Memphis Tennessee that has experienced severe trauma for decades.
Several months ago Diane Wagenhals, Director of Lakeside Global Institute, and I were fortunate enough to visit Memphis, Tennessee. While there, we were able to meet with the staff and associates of the ACE Awareness Foundation. For those who may not know, Memphis is a city in Shelby County, Tennessee that has experienced severe trauma, racial divide and intense social problems that have been unresolved for decades. It was the place that Martin Luther King was assassinated and still there is cultural, societal and relational impact all throughout the region.
The ACE Awareness Foundation has been a significant resource to the children, families and the community at large to tell the story and implications of the Adverse Childhood Experiences research that has ramifications to all segments of life personally and in our systems of care. It is always amazing to me how many medical issues have been associated with childhood adversities. It is probably one of the leading contributors to our public health problems in America and particularly in a community like Memphis.
Out of the week of meetings we had with so many great people, we were introduced to the Shelby County Public Health Department. There was great energy and appreciation from the staff and leadership to make sure that their entire staff had basic trauma knowledge and some level of skill to help understand and manage a large population of individuals in their care who have been impacted by some form of childhood adversity or trauma.
In the months to come Lakeside Global Institute was contacted. We formulated a rather intense strategy as to how we could offer trauma training to their entire staff in a one week period. That week was selected in June of 2018 and we flew our staff down for a full week of intense training.
In that one week period, we were able to offer 10 workshops that included 759 participants. The reception to our training was enthusiastic and the permeating effect it had throughout the entire public health system was palpable. It is predictable that if professionals in the public health field were trauma-informed, there would be a whole new approach to their patients and the families involved. We were thrilled with the feedback we received. This was our first training of an entire public health system and the preliminary results were deeply gratifying to our trainers and to the leadership in Shelby County.
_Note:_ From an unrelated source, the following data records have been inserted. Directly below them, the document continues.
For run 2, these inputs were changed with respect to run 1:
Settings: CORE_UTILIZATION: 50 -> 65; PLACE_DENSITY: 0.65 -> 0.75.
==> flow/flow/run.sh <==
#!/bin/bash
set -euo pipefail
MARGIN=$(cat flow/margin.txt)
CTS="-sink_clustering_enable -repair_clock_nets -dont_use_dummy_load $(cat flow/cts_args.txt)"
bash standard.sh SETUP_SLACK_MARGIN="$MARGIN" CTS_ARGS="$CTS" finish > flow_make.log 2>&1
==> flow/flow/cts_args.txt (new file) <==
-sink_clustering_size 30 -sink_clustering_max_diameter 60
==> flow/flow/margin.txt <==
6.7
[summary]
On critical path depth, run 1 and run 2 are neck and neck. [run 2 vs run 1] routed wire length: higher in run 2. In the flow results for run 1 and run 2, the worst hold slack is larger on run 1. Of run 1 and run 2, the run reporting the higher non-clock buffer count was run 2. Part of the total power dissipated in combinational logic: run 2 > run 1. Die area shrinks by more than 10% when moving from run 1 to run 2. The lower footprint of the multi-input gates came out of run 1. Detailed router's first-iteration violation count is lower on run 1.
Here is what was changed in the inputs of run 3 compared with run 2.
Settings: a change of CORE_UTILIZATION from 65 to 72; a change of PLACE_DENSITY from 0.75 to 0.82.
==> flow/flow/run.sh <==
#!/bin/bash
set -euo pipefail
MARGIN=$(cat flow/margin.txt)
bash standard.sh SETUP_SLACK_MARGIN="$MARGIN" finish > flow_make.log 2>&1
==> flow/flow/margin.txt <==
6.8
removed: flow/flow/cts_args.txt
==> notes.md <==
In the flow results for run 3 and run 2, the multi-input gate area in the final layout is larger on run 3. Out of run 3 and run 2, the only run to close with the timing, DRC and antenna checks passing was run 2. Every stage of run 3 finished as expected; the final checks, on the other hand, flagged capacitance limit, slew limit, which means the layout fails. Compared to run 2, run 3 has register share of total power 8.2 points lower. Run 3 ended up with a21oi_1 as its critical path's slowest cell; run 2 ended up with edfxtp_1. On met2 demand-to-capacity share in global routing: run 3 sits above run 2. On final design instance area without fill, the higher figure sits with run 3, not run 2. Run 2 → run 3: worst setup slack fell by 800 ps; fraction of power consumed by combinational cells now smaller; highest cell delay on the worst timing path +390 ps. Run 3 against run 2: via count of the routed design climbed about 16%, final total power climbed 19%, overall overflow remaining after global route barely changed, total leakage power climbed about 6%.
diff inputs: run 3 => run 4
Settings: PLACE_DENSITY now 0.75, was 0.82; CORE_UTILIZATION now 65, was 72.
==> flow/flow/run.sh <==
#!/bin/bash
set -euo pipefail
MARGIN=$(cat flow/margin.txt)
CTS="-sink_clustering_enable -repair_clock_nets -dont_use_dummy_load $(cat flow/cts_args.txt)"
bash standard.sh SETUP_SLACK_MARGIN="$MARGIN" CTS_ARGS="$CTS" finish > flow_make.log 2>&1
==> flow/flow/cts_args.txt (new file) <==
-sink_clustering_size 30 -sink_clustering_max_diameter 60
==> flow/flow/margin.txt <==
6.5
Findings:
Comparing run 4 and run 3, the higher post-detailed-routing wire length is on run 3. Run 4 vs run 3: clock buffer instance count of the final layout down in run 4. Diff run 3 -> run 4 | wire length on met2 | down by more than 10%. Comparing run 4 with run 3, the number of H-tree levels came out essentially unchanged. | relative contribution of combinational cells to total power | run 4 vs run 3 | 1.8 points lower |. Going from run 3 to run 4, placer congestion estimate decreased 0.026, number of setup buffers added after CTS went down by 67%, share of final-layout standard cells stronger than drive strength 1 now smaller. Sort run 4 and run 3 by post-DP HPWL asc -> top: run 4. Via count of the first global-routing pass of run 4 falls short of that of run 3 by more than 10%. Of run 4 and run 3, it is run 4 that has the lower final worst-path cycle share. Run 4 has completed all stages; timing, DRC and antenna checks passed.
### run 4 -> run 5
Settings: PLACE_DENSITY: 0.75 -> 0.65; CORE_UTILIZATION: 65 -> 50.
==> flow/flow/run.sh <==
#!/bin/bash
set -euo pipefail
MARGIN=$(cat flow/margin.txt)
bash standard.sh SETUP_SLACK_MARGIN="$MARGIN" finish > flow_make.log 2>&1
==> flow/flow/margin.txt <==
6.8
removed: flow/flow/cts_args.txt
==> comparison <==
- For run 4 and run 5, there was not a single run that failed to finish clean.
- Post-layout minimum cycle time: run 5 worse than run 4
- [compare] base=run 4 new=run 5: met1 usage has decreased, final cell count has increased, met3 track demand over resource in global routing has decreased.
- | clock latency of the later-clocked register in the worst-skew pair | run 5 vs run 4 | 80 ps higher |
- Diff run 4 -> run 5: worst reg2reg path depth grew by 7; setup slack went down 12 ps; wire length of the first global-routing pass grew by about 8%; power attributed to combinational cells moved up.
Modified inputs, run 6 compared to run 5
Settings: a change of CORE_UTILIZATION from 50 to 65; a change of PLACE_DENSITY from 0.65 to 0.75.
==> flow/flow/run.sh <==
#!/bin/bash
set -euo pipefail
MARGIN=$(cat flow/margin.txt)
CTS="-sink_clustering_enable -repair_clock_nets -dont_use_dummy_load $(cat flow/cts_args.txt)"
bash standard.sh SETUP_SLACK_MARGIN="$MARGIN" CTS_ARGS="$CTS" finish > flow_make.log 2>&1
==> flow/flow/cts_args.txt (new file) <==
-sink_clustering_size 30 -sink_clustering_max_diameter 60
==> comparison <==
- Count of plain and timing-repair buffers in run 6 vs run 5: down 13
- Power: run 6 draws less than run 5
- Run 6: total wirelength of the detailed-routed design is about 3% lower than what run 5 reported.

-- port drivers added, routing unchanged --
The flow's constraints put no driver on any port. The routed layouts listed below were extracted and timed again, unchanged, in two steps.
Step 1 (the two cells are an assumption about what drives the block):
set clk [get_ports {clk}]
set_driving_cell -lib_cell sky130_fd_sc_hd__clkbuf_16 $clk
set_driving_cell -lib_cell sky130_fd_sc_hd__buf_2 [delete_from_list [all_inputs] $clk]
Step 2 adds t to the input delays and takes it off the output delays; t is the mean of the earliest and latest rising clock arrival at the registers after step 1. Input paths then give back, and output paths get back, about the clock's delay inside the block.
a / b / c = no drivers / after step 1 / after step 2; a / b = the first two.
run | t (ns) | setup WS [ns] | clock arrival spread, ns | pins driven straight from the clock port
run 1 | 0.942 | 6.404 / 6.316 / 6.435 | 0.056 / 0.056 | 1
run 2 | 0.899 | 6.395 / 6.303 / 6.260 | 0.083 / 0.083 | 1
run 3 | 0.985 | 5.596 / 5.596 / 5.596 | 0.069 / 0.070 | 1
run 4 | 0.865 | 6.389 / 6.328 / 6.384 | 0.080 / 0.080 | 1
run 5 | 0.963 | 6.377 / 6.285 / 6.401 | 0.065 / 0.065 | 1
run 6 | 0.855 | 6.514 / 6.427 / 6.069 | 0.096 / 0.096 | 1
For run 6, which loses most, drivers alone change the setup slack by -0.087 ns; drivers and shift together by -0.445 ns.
We recognize that this is just the beginning. We will continue to work with Shelby County and any public health department to provide training to assist their staff in becoming trauma-informed. Since trauma can be considered a public health crisis and because it has such a pervasive impact, it only makes sense that we continue to work with the leadership of our public health systems to evaluate, educate and mentor those who are on the front lines. These compassionate individuals deal with some of our most difficult societal health issues, many of which are related to various forms of life adversity. We feel extremely privileged to work with this great staff who are so committed to offering healing and hope to those in their sphere of influence.